What is required: Where a line in the records below includes "CHANNELS", pull that line out.

━━━ Available data ━━━

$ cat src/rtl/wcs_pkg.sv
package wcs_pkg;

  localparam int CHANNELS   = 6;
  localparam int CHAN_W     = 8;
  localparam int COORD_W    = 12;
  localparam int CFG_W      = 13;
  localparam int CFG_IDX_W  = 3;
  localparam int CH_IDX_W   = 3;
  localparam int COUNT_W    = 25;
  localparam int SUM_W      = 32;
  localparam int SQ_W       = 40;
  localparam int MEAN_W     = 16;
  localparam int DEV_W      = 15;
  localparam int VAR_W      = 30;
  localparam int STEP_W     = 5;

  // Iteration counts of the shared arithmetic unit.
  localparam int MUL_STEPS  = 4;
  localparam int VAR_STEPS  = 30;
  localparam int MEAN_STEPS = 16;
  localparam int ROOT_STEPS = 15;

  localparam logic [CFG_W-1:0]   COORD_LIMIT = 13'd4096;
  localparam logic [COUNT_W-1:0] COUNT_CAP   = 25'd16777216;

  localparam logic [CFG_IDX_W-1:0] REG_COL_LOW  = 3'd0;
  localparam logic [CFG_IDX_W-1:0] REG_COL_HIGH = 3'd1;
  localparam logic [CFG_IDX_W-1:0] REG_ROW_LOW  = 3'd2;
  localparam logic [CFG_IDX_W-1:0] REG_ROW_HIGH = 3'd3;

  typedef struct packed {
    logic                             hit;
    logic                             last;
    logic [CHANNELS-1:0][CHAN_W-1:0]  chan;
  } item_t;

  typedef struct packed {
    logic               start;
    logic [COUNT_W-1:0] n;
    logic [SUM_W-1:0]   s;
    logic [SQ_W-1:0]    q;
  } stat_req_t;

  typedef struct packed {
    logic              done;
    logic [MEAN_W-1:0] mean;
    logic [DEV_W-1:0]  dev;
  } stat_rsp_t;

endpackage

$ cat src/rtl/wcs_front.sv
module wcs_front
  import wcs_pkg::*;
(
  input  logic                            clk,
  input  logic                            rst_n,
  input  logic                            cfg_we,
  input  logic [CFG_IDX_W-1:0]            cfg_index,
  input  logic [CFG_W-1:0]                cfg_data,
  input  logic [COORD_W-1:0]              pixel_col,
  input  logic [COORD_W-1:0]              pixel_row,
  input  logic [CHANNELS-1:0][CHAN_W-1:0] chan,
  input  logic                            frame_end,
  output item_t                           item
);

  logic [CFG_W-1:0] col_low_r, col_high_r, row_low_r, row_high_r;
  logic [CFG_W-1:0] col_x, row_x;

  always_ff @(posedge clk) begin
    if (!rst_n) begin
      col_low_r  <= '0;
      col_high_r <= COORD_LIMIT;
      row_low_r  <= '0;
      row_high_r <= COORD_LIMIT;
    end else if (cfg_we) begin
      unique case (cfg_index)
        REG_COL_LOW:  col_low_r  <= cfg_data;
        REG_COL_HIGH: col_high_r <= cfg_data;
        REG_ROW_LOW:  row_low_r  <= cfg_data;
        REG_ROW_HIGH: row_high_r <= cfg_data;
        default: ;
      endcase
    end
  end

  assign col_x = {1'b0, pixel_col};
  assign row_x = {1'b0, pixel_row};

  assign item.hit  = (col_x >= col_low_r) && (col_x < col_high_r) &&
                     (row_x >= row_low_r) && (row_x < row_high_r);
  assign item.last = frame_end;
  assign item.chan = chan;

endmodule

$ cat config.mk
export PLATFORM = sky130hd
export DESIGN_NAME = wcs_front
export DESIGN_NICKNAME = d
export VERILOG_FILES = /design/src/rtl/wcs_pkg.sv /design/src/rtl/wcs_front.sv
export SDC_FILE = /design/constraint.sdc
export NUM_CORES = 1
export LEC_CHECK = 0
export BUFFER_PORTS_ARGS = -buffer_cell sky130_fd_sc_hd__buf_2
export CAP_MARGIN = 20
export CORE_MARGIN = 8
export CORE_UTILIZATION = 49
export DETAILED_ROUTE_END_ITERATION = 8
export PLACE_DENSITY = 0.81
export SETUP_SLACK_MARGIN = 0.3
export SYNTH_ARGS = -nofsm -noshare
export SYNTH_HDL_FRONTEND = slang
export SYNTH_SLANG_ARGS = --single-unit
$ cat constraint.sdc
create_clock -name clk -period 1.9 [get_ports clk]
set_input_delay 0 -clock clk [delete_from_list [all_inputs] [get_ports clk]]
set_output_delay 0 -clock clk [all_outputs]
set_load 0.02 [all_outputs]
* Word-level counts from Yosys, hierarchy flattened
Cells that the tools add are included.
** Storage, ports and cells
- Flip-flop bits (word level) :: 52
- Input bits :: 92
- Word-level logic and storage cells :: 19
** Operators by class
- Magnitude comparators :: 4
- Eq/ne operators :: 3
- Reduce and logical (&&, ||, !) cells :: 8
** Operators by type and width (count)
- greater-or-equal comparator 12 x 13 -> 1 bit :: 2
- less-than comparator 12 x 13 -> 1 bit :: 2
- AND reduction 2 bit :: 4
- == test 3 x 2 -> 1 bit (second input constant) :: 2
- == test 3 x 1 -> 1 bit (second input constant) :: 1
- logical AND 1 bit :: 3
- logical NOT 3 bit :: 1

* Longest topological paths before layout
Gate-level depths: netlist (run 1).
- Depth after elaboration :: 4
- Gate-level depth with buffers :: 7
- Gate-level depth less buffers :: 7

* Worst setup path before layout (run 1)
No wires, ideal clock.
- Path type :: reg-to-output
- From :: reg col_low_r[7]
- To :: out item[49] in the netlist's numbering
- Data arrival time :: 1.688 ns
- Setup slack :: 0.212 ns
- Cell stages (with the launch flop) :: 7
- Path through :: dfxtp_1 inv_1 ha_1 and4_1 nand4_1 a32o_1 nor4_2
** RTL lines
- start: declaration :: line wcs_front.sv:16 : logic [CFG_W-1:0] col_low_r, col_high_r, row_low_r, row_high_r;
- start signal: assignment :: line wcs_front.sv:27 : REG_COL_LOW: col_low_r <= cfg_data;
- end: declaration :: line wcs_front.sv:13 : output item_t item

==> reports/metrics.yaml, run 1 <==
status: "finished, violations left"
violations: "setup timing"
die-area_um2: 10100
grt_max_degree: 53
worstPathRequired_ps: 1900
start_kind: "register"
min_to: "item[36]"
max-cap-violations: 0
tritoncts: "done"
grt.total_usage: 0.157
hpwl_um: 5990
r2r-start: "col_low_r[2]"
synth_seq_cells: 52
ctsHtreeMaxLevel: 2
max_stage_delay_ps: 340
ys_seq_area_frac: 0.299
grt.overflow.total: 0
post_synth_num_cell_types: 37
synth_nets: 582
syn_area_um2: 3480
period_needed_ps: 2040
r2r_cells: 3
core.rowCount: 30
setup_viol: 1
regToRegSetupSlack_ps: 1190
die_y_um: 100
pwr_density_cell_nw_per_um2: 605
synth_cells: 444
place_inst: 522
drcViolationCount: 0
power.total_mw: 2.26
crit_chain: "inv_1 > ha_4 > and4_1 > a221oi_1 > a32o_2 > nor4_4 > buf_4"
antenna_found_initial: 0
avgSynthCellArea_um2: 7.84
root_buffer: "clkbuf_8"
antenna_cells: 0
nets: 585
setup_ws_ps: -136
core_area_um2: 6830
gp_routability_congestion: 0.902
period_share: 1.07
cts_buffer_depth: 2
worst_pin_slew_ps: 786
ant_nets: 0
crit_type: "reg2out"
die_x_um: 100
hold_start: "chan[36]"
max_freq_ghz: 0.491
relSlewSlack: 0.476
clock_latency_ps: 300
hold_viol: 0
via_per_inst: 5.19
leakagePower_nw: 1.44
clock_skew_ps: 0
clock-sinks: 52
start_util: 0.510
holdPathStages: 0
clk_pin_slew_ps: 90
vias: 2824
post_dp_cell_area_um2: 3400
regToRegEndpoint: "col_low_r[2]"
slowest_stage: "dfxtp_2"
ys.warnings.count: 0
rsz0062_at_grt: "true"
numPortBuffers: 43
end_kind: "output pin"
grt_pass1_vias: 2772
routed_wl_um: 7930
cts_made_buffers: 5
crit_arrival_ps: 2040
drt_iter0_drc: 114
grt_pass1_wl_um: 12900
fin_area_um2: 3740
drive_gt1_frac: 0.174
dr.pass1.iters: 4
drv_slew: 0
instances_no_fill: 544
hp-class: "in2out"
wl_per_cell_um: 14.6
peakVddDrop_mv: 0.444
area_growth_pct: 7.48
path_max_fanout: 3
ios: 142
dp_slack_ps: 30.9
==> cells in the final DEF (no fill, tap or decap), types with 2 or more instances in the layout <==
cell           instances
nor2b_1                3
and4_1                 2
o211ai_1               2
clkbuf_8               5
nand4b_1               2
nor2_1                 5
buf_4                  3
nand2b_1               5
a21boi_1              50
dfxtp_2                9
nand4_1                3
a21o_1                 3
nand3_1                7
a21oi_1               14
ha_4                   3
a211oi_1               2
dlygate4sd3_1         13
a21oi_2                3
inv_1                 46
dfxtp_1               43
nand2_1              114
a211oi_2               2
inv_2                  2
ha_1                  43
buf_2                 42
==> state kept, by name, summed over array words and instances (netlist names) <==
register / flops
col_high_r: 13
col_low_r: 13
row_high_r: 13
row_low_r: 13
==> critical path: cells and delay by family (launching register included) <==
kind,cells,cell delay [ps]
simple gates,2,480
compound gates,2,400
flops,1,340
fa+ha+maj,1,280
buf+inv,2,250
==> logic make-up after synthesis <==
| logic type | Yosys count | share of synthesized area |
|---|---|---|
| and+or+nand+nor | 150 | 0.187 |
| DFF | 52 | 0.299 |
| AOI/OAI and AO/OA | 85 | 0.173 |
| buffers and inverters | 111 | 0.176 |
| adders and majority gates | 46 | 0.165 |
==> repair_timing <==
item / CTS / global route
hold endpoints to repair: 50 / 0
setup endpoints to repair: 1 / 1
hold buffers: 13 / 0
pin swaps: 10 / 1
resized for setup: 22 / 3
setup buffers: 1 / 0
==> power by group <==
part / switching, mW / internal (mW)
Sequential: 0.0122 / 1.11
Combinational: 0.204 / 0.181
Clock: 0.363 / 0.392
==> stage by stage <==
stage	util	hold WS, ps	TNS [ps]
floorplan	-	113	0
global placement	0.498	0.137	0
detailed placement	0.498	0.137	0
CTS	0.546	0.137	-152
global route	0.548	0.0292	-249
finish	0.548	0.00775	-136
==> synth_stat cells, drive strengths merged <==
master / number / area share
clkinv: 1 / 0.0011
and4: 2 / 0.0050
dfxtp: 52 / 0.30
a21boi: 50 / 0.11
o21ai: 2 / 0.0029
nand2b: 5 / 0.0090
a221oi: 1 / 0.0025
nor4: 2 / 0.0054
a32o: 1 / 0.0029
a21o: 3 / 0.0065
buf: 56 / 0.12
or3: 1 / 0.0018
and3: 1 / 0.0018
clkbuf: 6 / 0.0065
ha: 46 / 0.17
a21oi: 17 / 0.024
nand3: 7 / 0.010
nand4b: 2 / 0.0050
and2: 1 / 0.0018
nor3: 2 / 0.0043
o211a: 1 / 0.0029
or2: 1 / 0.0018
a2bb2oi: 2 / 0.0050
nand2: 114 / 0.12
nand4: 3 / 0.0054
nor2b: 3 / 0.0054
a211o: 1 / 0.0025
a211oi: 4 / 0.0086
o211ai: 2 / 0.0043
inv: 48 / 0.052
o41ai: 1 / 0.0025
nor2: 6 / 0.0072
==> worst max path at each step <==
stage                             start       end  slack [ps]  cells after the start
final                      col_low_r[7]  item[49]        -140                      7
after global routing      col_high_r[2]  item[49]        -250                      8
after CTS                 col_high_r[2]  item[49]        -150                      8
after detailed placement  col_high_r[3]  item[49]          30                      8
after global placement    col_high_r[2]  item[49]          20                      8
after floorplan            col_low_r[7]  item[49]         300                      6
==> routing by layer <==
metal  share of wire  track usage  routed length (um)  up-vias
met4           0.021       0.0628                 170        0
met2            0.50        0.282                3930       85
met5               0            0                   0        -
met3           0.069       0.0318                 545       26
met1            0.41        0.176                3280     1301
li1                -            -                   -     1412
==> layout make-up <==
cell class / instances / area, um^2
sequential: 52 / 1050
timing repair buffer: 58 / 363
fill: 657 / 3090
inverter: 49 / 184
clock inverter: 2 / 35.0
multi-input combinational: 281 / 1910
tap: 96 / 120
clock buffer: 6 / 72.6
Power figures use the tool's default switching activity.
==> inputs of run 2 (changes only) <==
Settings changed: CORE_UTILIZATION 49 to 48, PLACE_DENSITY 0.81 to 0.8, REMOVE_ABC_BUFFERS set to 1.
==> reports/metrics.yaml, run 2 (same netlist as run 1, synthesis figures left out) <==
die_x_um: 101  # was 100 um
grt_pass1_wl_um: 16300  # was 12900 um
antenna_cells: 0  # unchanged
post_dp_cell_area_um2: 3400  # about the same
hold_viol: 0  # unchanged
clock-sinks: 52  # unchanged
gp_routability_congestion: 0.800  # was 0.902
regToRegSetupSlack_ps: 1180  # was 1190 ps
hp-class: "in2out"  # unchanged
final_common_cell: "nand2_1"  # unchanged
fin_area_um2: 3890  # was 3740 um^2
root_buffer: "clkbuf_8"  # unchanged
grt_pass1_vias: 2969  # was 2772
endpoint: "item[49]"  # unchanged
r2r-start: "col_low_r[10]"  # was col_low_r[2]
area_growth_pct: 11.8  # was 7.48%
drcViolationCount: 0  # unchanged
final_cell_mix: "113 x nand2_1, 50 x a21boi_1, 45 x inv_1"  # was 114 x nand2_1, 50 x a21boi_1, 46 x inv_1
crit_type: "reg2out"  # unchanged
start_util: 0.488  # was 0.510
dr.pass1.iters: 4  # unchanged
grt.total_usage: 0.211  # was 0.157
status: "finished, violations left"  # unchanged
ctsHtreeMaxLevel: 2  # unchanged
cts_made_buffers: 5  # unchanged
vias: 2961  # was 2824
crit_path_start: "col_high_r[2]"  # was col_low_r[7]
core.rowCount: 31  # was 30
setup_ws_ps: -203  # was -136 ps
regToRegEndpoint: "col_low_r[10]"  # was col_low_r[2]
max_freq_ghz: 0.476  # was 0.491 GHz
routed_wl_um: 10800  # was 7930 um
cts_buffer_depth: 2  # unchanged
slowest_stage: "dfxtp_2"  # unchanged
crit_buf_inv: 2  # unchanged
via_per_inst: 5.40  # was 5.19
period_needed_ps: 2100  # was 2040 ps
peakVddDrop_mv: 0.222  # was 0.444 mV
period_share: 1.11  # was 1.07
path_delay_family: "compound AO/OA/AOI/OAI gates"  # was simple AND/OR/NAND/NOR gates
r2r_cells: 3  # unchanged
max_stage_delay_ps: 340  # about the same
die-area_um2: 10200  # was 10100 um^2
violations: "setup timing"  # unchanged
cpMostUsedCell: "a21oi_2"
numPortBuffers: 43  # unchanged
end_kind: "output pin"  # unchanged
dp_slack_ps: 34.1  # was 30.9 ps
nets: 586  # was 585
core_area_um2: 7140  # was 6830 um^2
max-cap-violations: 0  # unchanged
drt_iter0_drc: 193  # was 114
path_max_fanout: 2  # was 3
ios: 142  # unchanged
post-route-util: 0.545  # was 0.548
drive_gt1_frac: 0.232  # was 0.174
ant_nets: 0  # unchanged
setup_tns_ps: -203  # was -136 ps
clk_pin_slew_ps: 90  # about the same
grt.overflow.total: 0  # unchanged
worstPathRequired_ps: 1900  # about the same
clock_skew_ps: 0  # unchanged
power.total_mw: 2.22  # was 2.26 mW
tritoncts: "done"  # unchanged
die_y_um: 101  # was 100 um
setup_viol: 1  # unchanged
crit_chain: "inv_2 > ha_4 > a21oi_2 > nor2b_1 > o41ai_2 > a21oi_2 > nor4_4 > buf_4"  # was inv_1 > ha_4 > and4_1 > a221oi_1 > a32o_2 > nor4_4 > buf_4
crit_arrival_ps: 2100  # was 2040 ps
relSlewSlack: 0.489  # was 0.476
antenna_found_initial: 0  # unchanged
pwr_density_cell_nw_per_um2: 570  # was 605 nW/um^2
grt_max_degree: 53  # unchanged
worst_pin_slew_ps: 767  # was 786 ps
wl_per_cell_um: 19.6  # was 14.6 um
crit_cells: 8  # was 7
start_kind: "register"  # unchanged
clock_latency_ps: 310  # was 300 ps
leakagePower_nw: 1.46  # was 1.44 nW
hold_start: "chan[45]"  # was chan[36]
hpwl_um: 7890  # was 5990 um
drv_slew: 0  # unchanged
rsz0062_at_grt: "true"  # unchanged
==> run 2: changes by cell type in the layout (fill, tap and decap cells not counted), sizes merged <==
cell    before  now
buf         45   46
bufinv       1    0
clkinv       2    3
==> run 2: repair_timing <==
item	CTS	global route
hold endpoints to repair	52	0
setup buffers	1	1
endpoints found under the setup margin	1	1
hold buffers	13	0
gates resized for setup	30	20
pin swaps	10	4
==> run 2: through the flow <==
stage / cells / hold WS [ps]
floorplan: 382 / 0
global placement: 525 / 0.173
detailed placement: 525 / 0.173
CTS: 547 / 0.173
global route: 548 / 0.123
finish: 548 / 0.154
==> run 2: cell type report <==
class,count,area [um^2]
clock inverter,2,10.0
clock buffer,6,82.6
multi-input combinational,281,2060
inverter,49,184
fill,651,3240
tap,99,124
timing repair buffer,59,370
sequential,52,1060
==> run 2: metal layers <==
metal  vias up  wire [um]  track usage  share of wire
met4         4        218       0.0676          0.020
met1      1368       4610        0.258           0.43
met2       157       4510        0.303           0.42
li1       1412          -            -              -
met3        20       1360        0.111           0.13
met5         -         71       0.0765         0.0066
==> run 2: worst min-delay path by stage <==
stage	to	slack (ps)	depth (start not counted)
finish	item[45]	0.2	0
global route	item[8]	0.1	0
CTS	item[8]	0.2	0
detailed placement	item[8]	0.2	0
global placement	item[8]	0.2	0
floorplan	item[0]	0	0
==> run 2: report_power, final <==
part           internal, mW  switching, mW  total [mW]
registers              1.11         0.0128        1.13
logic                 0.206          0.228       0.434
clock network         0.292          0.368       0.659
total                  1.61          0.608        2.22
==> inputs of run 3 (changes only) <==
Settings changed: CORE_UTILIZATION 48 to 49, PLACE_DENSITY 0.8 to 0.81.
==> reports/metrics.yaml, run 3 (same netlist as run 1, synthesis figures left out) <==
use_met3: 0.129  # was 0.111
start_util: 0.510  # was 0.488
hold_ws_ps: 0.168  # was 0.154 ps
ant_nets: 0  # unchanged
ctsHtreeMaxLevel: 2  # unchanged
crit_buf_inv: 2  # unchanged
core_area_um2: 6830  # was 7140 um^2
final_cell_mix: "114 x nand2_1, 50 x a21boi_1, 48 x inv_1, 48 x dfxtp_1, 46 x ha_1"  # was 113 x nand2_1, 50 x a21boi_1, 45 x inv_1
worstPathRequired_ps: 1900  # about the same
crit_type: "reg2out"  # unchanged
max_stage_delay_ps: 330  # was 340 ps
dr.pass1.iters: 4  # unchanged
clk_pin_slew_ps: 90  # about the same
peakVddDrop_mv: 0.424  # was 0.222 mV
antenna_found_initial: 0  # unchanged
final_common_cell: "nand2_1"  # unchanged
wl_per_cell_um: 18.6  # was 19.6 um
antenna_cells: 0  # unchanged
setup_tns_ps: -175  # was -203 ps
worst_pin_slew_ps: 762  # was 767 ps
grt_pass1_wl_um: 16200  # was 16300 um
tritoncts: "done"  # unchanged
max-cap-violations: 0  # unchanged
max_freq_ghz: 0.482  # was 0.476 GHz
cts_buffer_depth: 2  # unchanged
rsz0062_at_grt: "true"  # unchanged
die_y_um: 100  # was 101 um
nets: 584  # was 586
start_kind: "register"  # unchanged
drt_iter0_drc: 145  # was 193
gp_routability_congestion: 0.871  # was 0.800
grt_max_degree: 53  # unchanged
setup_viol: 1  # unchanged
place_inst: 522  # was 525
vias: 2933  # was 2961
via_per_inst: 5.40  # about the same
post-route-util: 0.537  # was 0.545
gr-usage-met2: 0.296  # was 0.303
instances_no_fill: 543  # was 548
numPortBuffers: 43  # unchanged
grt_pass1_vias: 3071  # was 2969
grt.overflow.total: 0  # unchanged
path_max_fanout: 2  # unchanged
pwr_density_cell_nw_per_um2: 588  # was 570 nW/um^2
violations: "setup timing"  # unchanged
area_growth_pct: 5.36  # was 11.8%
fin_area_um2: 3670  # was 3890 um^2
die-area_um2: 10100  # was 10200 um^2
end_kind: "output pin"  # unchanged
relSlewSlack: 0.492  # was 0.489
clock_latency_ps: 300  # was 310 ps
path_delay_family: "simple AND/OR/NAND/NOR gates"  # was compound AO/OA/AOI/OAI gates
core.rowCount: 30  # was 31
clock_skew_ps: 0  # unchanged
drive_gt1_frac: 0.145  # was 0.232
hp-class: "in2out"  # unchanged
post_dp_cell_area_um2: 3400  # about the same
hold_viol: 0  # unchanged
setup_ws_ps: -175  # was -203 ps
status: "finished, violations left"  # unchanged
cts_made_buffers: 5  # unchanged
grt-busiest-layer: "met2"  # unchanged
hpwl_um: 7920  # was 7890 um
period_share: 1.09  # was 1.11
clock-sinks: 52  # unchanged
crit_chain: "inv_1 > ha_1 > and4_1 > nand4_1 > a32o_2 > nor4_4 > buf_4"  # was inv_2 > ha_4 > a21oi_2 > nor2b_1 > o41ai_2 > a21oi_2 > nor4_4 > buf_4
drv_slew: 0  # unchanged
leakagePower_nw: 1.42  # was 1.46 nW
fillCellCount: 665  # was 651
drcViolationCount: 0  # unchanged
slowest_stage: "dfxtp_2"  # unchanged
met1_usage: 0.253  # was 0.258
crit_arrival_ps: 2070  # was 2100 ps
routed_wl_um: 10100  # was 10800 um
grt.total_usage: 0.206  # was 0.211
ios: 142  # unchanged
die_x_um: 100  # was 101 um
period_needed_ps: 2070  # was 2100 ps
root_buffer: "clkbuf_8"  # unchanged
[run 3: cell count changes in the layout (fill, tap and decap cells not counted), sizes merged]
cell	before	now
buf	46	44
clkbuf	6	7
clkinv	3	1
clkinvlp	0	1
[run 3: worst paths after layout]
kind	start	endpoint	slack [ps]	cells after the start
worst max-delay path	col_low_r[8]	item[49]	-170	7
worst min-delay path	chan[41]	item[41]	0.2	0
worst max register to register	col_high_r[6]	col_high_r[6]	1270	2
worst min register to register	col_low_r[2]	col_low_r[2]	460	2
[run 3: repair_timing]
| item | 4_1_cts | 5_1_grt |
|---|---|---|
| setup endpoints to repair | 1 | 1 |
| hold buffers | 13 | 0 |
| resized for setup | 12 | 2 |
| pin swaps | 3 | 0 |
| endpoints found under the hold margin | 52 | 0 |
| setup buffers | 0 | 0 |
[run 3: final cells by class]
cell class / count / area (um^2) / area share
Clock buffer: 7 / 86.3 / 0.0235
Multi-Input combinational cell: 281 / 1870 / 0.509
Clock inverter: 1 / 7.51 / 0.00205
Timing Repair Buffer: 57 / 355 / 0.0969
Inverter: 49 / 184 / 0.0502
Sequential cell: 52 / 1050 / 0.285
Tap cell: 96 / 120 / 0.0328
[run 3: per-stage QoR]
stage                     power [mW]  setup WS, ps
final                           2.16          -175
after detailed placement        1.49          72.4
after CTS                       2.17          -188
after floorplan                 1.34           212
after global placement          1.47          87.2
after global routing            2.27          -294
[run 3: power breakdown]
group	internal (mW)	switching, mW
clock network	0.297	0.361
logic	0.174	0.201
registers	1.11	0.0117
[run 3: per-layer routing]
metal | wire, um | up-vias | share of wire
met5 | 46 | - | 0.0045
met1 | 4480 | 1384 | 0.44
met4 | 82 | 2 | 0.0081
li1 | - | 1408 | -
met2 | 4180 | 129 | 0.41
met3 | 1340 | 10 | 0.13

━━━

Answer space:
  localparam int CHANNELS   = 6;
    logic [CHANNELS-1:0][CHAN_W-1:0]  chan;
  input  logic [CHANNELS-1:0][CHAN_W-1:0] chan,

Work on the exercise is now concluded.